The implementation of SFAS No. 123(R) beginning in the first quarter of fiscal 2006 will have a significant adverse impact on our financial results as we will be required to expense the fair value of our stock options rather than disclosing the impact within our footnotes in accordance with the disclosure provisions of SFAS No. 123. This will result in lower reported earnings per share, which could negatively impact our future stock price. In addition, this could impact our ability to utilize broad-based employee stock plans to reward employees and could result in a competitive disadvantage to us in the employee marketplace.
We may fail to integrate our business and technologies with those of companies that we have recently acquired and that we may acquire in the future.
We completed one acquisition during the first quarter of fiscal 2005 and three in fiscal 2004. We may pursue additional acquisitions in the future. If we fail to integrate these businesses successfully or properly, our quarterly and annual results may be seriously harmed. Integrating these businesses, people, products and services with our existing business could be expensive, time-consuming and a strain on our resources. Specific issues that we face with regard to prior and future acquisitions include:
| | integrating acquired technology or products; |
| | integrating acquired products into our manufacturing facilities; |
| | assimilating and retaining the personnel of the acquired companies; |
| | coordinating and integrating geographically dispersed operations; |
| | our ability to retain customers of the acquired company; |
| | the potential disruption of our ongoing business and distraction of management; |
| | the maintenance of brand recognition of acquired businesses; |
| | the failure to successfully develop acquired in-process technology, resulting in the impairment of amounts currently capitalized as intangible assets; |
| | unanticipated expenses related to technology integration; |
| | the development and maintenance of uniform standards, corporate cultures, controls, procedures and policies; |
| | the impairment of relationships with employees and customers as a result of any integration of new management personnel; and |
| | the potential unknown liabilities associated with acquired businesses. |
We may incur losses in connection with loans made under our stock purchase assistance plan.
We have outstanding loans, consisting of principal and cumulative accrued interest, of $54.1 million as of October 2, 2005, to employees and former employees under the shareholder-approved 2001 employee stock purchase assistance plan.
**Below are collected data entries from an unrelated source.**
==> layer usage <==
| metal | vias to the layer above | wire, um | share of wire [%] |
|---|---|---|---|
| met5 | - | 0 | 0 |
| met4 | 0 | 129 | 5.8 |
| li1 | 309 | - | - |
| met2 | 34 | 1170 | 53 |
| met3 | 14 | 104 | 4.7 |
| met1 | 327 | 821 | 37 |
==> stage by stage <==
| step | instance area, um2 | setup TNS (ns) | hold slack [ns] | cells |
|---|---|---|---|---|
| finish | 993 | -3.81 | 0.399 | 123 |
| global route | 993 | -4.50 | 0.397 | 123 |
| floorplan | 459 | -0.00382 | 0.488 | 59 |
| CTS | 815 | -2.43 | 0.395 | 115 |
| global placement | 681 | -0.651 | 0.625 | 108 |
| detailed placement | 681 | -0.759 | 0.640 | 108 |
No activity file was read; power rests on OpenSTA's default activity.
$ cat config.mk
export PLATFORM = sky130hd
export DESIGN_NAME = http_host_header_extractor
export DESIGN_NICKNAME = d
export VERILOG_FILES = /design/src/hhe_pkg.sv /design/src/http_host_header_extractor.sv
export VERILOG_INCLUDE_DIRS = /design/src /design/src/src
export SDC_FILE = /design/constraint.sdc
export NUM_CORES = 1
export LEC_CHECK = 0
export ABC_AREA = 1
export ABC_CLOCK_PERIOD_IN_PS = 2200
export BUFFER_PORTS_ARGS = -buffer_cell sky130_fd_sc_hd__buf_2
export CORE_ASPECT_RATIO = 1.4
export CORE_MARGIN = 4
export CORE_UTILIZATION = 30
export CTS_CLUSTER_DIAMETER = 100
export CTS_CLUSTER_SIZE = 20
export DETAILED_ROUTE_END_ITERATION = 12
export PLACE_DENSITY = 0.47
export SYNTH_ARGS = -nofsm -noshare
export SYNTH_HDL_FRONTEND = slang
export SYNTH_SLANG_ARGS = --single-unit
export TNS_END_PERCENT = 10
$ cat constraint.sdc
create_clock -name aclk -period 2.2 [get_ports aclk]
set_input_delay 0.55 -clock aclk [delete_from_list [all_inputs] [get_ports aclk]]
set_output_delay 0.55 -clock aclk [all_outputs]
set_load 0.005 [all_outputs]
[src/hw/rtl/cbt_pkg.sv]
`timescale 1ns / 1ps
// Shared types and constants of the cubic Bezier tessellator core.
// Used by every module under hw/rtl; depends on nothing else.

package cbt_pkg;

   // Fixed-point format and coordinate width
   localparam int FRAC_BITS   = 16;
   localparam int COORD_W     = 32;

   // Segment count handling
   localparam int CNT_W          = 6;
   localparam int MAX_SEGMENTS   = 63;
   localparam int MIN_SEGMENTS   = 2;
   localparam int SEG_COUNT_RST  = 20;

   // Bernstein numerators and the cube of the segment count
   localparam int NUM_W       = 3 * CNT_W;
   localparam int SQ_W        = 2 * CNT_W;

   // Weight is an unsigned fraction in [0, 1], so one integer bit
   localparam int W_W         = FRAC_BITS + 1;
   localparam int DIV_STEPS   = FRAC_BITS + 1;
   localparam int DIV_CNT_W   = $clog2(DIV_STEPS);

   // Product and accumulator widths
   localparam int PROD_W      = COORD_W + FRAC_BITS + 2;
   localparam int ACC_W       = PROD_W - FRAC_BITS + 2;

   // Job queue between front and engine
   localparam int QUEUE_DEPTH = 2;
   localparam int QPTR_W      = 1;
   localparam int QCNT_W      = 2;

   // Control register port
   localparam int CSR_IDX_W   = 1;
   localparam int CSR_DATA_W  = 6;

   typedef enum logic [CSR_IDX_W-1:0] {
      CSR_SEGMENT_COUNT  = 1'b0,
      CSR_STROKE_ENABLED = 1'b1
   } csr_index_type;

   typedef struct packed {
      logic signed [COORD_W-1:0] p0_x;
      logic signed [COORD_W-1:0] p0_y;
      logic signed [COORD_W-1:0] p0_z;
      logic signed [COORD_W-1:0] c1_x;
      logic signed [COORD_W-1:0] c1_y;
      logic signed [COORD_W-1:0] c1_z;
      logic signed [COORD_W-1:0] c2_x;
      logic signed [COORD_W-1:0] c2_y;
      logic signed [COORD_W-1:0] c2_z;
      logic signed [COORD_W-1:0] p3_x;
      logic signed [COORD_W-1:0] p3_y;
      logic signed [COORD_W-1:0] p3_z;
   } in_type;

   typedef struct packed {
      logic signed [COORD_W-1:0] curve_x;
      logic signed [COORD_W-1:0] curve_y;
      logic signed [COORD_W-1:0] curve_z;
      logic                      last_point;
   } out_type;

   // One accepted curve with its segment count
   typedef struct packed {
      logic [CNT_W-1:0] n;
      in_type           pts;
   } job_type;

   // Write side of the job queue
   typedef struct packed {
      logic    push;
      job_type job;
   } push_type;

   typedef enum logic [2:0] {
      ENG_IDLE,
      ENG_CUBE,
      ENG_POW,
      ENG_NUM,
      ENG_DIV,
      ENG_MAC,
      ENG_PUSH
   } eng_state_type;

endpackage

[src/hw/rtl/cbt_front.sv]
`timescale 1ns / 1ps
// Front end: control registers, input handshake and item classification.
// Depends on cbt_pkg; feeds the job queue.

module cbt_front import cbt_pkg::*; (
   input  logic                  clock,
   input  logic                  reset,
   input  logic                  req_valid,
   output logic                  req_ready,
   input  in_type                req_data,
   input  logic                  csr_we,
   input  logic [CSR_IDX_W-1:0]  csr_index,
   input  logic [CSR_DATA_W-1:0] csr_wdata,
   input  logic                  q_full,
   output push_type              q_wr
);

   logic [CNT_W-1:0] seg_count_ff;
   logic [CNT_W-1:0] seg_count_in;
   logic             stroke_ff;
   logic             stroke_in;
   logic [CNT_W-1:0] n_clamped;
   logic             keep;

   // Decode register writes
   always_comb begin
      seg_count_in = seg_count_ff;
      stroke_in    = stroke_ff;
      if (csr_we) begin
         case (csr_index)
            CSR_SEGMENT_COUNT:  seg_count_in = csr_wdata[CNT_W-1:0];
            CSR_STROKE_ENABLED: stroke_in    = csr_wdata[0];
            default: ;
         endcase
      end
   end

   always_ff @(posedge clock) begin
      if (reset) begin
         seg_count_ff <= CNT_W'(SEG_COUNT_RST);
         stroke_ff    <= 1'b1;
      end else begin
         seg_count_ff <= seg_count_in;
         stroke_ff    <= stroke_in;
      end
   end

   // Clamp the segment count and drop items that draw nothing
   always_comb begin
      n_clamped = (seg_count_ff > CNT_W'(MAX_SEGMENTS)) ? CNT_W'(MAX_SEGMENTS) : seg_count_ff;
      keep      = stroke_ff && (n_clamped >= CNT_W'(MIN_SEGMENTS));
   end

   // Accept whenever the queue has room; dropped items go nowhere
   assign req_ready    = !q_full;
   assign q_wr.push    = req_valid && req_ready && keep;
   assign q_wr.job.n   = n_clamped;
   assign q_wr.job.pts = req_data;

endmodule

[config.mk]
export PLATFORM = sky130hd
export DESIGN_NAME = cbt_front
export DESIGN_NICKNAME = d
export VERILOG_FILES = /design/src/hw/rtl/cbt_pkg.sv /design/src/hw/rtl/cbt_front.sv
export SDC_FILE = /design/constraint.sdc
export NUM_CORES = 1
export LEC_CHECK = 0
export BUFFER_PORTS_ARGS = -buffer_cell sky130_fd_sc_hd__buf_2
export CORE_AREA = 2 2 309 311
export CTS_BUF_LIST = sky130_fd_sc_hd__clkbuf_2 sky130_fd_sc_hd__clkbuf_4 sky130_fd_sc_hd__clkbuf_8
export CTS_CLUSTER_SIZE = 40
export DETAILED_ROUTE_END_ITERATION = 10
export DIE_AREA = 0 0 311 313
export GPL_ROUTABILITY_DRIVEN = 0
export SLEW_MARGIN = 20
export SYNTH_ARGS = -nofsm -noshare
export SYNTH_HDL_FRONTEND = slang
export SYNTH_SLANG_ARGS = --single-unit
export TNS_END_PERCENT = 10
[constraint.sdc]
create_clock -name clock -period 3.3 [get_ports clock]
set_input_delay 0.66 -clock clock [delete_from_list [all_inputs] [get_ports clock]]
set_output_delay 0.66 -clock clock [all_outputs]
set_load 0.02 [all_outputs]
# Word-level counts from Yosys, hierarchy flattened
# Cells that the tools add are included.
# op_classes
n_reduce_logical,6
muxes,1
bitwise_logic,1
order_cmp,2
# ops
operator,n
">= comparator 6 x 2 -> 1 bit, second input constant",1
"> comparator 6 bit, second input constant",1
two-way mux 6 bit,1
AND reduction 2 bit,2
logical AND 1 bit,3
zero test 1 bit,1
NOT 1 bit,1
# word_totals
elab_cells,12
regBits,7

# Logic depth before layout (Yosys ltp)
# depth
word_depth,5
ltp_mapped,4

# Worst setup path before layout
# OpenSTA, ideal clock, no wires.
# synth_timing
kind,input to output
start,input q_full
end,output q_wr[390] (netlist bit)
n_path_buf,0
required_time_ns,2.640
setup_slack_ns,1.509
arrival_time_ns,1.131
stages,2
path_cell_list,inv_1 o2111a_1
# synth_lines
item,line_no,text
from (decl),cbt_front.sv:14,"input logic q_full,"
to (decl),cbt_front.sv:15,output push_type q_wr

==> impl_metrics.env <==
export IMPL_outcome="finished clean"
export IMPL_power_uw=258
export IMPL_core_sq_um=94200
export IMPL_post_cts_setup_buffers=0
export IMPL_ys_ff_latch=7
export IMPL_routedWlPerCell_microns=38.0
export IMPL_max_freq_ghz=0.469
export IMPL_dr_pass1_iters=3
export IMPL_grtUsageTotal_pct=9.72
export IMPL_die_height_microns=313
export IMPL_instances_no_fill=1313
export IMPL_dr_total_vias=981
export IMPL_period_share_pct=64.7
export IMPL_yosys_cell_types_count=15
export IMPL_drt_drc_violations_left=0
export IMPL_path_class="register to primary output"
export IMPL_hold_depth=2
export IMPL_fillCellCount=11400
export IMPL_slew_headroom_pct=52.3
export IMPL_cp_required_ns=2.64
export IMPL_htreeDepth=1
export IMPL_leakagePower_uw=0.000211
export IMPL_drive_gt1_share_pct=50.0
export IMPL_synthToLayoutAreaGrowth_pct=-37.3
export IMPL_setup_tns_ns=0
export IMPL_final_nets=445
export IMPL_worstPathMaxFanout=3
export IMPL_hp_class="register to register"
export IMPL_ant_nets=0
export IMPL_power_density_nw_per_um2=129
export IMPL_drt_vias_per_instance=0.747
export IMPL_yosysWarnings=0
export IMPL_insertedDiodeCount=0
export IMPL_cts_tree="built"
export IMPL_dpl_cell_count=1309
export IMPL_rows=113
export IMPL_hold_viol=0
export IMPL_rsz0062_at_grt="no"
export IMPL_worstSetupStartpointType="register"
export IMPL_initial_utilization_pct=3.39
export IMPL_dieArea_sq_um=97300
export IMPL_cts_sinks=7
export IMPL_fin_crit_ns=2.13
export IMPL_wl_mm=49.9
export IMPL_clockBufferDepth=2
export IMPL_tightest_slew_ns=0.714
export IMPL_grt_pass1_wl_mm=52.2
export IMPL_fp_dieW_microns=311
export IMPL_cts_root_buffer="clkbuf_8"
export IMPL_cts_resized=0
export IMPL_antenna_found_initial=3
export IMPL_path_cells="or4_1, o2111a_1, buf_2"
export IMPL_synth_nets=812
export IMPL_synth_area_per_cell_sq_um=7.67
export IMPL_grt_pass1_vias=976
export IMPL_ir_worst_vdd_v=0.000217
export IMPL_yosysSeqAreaShare_pct=4.39
export IMPL_clock_latency_ns=0.22
export IMPL_clock_skew_ns=0
export IMPL_slowest_stage="or4_1"
export IMPL_multiInputGateArea_sq_um=130
export IMPL_syn_inst=416
export IMPL_ff2ff_path_depth=2
export IMPL_slew_violations=0
export IMPL_hold_buffers=0
export IMPL_clk_pin_slew_ns=0.04
export IMPL_final_util_pct=2.12
export IMPL_slowest_delay_ns=0.53
export IMPL_final_seq_area_sq_um=140
export IMPL_finalSetupViolCount=0
export IMPL_overflow=0
export IMPL_drtIter0Drc=42
export IMPL_port_buffers=19
export IMPL_max_cap_violations=0
export IMPL_cp_arrival_ns=1.47
export IMPL_cts_made_buffers=3
export IMPL_ios=788
export IMPL_grt_start_max_net_pins=9
export IMPL_critPathCaptureType="primary output"
export IMPL_mappedNetlistArea_sq_um=3190
[state kept, by name, summed over array words and instances (netlist names)]
| name | flops |
|---|---|
| seg_count_ff | 6 |
| stroke_ff | 1 |
[path summary, 6_finish.rpt]
check	startpoint	end	slack, ns
worst min register to register	seg_count_ff[0]$_SDFFE_PP0P_	seg_count_ff[0]$_SDFFE_PP0P_	0.49
worst max-delay path	seg_count_ff[2]$_SDFFE_PP1P_	q_wr[390]	1.17
worst max register to register	seg_count_ff[2]$_SDFFE_PP1P_	seg_count_ff[2]$_SDFFE_PP1P_	2.44
worst min-delay path	seg_count_ff[0]$_SDFFE_PP0P_	seg_count_ff[0]$_SDFFE_PP0P_	0.49
[worst max-delay path, delay by kind of cell (launching register included)]
| kind | cells | cell delay, ns |
|---|---|---|
| AND/OR/NAND/NOR | 1 | 0.53 |
| buffers and inverters | 1 | 0.16 |
| AO/OA/AOI/OAI | 1 | 0.25 |
| flip-flops | 1 | 0.31 |
[stage by stage]
stage	hold WS, ns	area, sq um	setup slack (ns)
after floorplan	0.458	3190	1.51
after global placement	0.498	1950	1.39
after detailed placement	0.483	1950	1.39
after CTS	0.494	2000	1.15
after global routing	0.500	2000	1.12
final	0.495	2000	1.17
[cells by family (layout without fill, tap and decap cells)]
| kind of cell | Yosys count | after routing | share of synthesized area (%) |
|---|---|---|---|
| and+or+nand+nor | 8 | 8 | 1.37 |
| muxes | 4 | 4 | 1.25 |
| DFF | 7 | 7 | 4.39 |
| AOI/OAI and AO/OA | 5 | 5 | 1.45 |
| buffers and inverters | 392 | 24 | 91.5 |
[cells in the final DEF (no fill, tap or decap)]
master    synthesis  layout
buf_2             1      19
dfxtp_1           7       7
mux2i_1           4       4
nor2_1            4       4
clkbuf_8          0       3
nor2b_1           2       2
a211o_1           2       2
inv_1             1       1
or4_1             1       1
o2111a_1          1       1
a21boi_0          1       1
a311o_1           1       1
nor2b_2           1       1
clkbuf_4          0       1
[where the power goes]
part | internal, uW | leakage (uW) | total, uW | switching, uW
Clock | 91.6 | 0.0000262 | 127 | 35.5
Sequential | 89.9 | 0.0000576 | 93.4 | 3.46
Combinational | 15.2 | 0.000127 | 37.6 | 22.4
Total | 197 | 0.000211 | 258 | 61.3
[layer usage]
layer	global-route usage, %	share of wire (%)
met1	0.542	2.4
met2	14.7	42
met3	23.5	51
met4	3.30	3.9
met5	0	0
[cell type report]
cell class	count	area share (%)
Multi-Input combinational cell	17	6.50
Timing Repair Buffer	19	4.75
Clock buffer	4	2.44
Inverter	1	0.188
Sequential cell	7	7.00
Tap cell	1265	79.1
[Yosys cell counts]
library cell	count	share of area [%]
a21boi_0	1	0.24
dlygate4sd3_1	1	0.31
nor2_1	4	0.47
buf_4	384	90
o2111a_1	1	0.35
nor2b_1	2	0.39
nor2b_2	1	0.27
or4_1	1	0.24
inv_1	1	0.12
buf_2	1	0.16
a311o_1	1	0.31
clkbuf_1	5	0.59
dfxtp_1	7	4.4
mux2i_1	4	1.3
a211o_1	2	0.55
(Power assumes the default switching activity.)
We made the loans to employees for the purpose of purchasing our common stock. Each loan is evidenced by a full recourse promissory note executed by the employee in favor of Cypress and is secured by a pledge of the shares of our common stock purchased with the proceeds of the loan. The primary benefit to us from this program is increased employee retention. In accordance with the plan, the Chief Executive Officer and the Board of Directors do not participate in this program. To date, there have been immaterial bad debt write-offs. As of October 2, 2005, we had an allowance for potential uncollectible accounts against these loans of $8.5 million. In determining the allowance for potential uncollectible accounts, management considered various factors, including a review of borrower demographics (including geographic location and job grade), loan quality and an independent fair value analysis of the loans and the underlying collateral. While the loans are secured by the shares of our stock purchased with the loan proceeds, the value of this collateral would be adversely affected if our stock price declined significantly.
Our results of operations may be adversely affected if a significant amount of these loans were not repaid. Similarly, if our stock price were to decrease, our employees bear greater repayment risk and we would have increased risk to our results of operations. Further, it is likely that our ability to recover outstanding loan amounts from current employees will be greater than our ability to recover these amounts from ex-employees who have left Cypress. However, we are willing to pursue every available avenue, including those covered under the Uniform Commercial Code, to recover these loans by pursuing employees and ex-employees personal assets should the borrower not repay these loans.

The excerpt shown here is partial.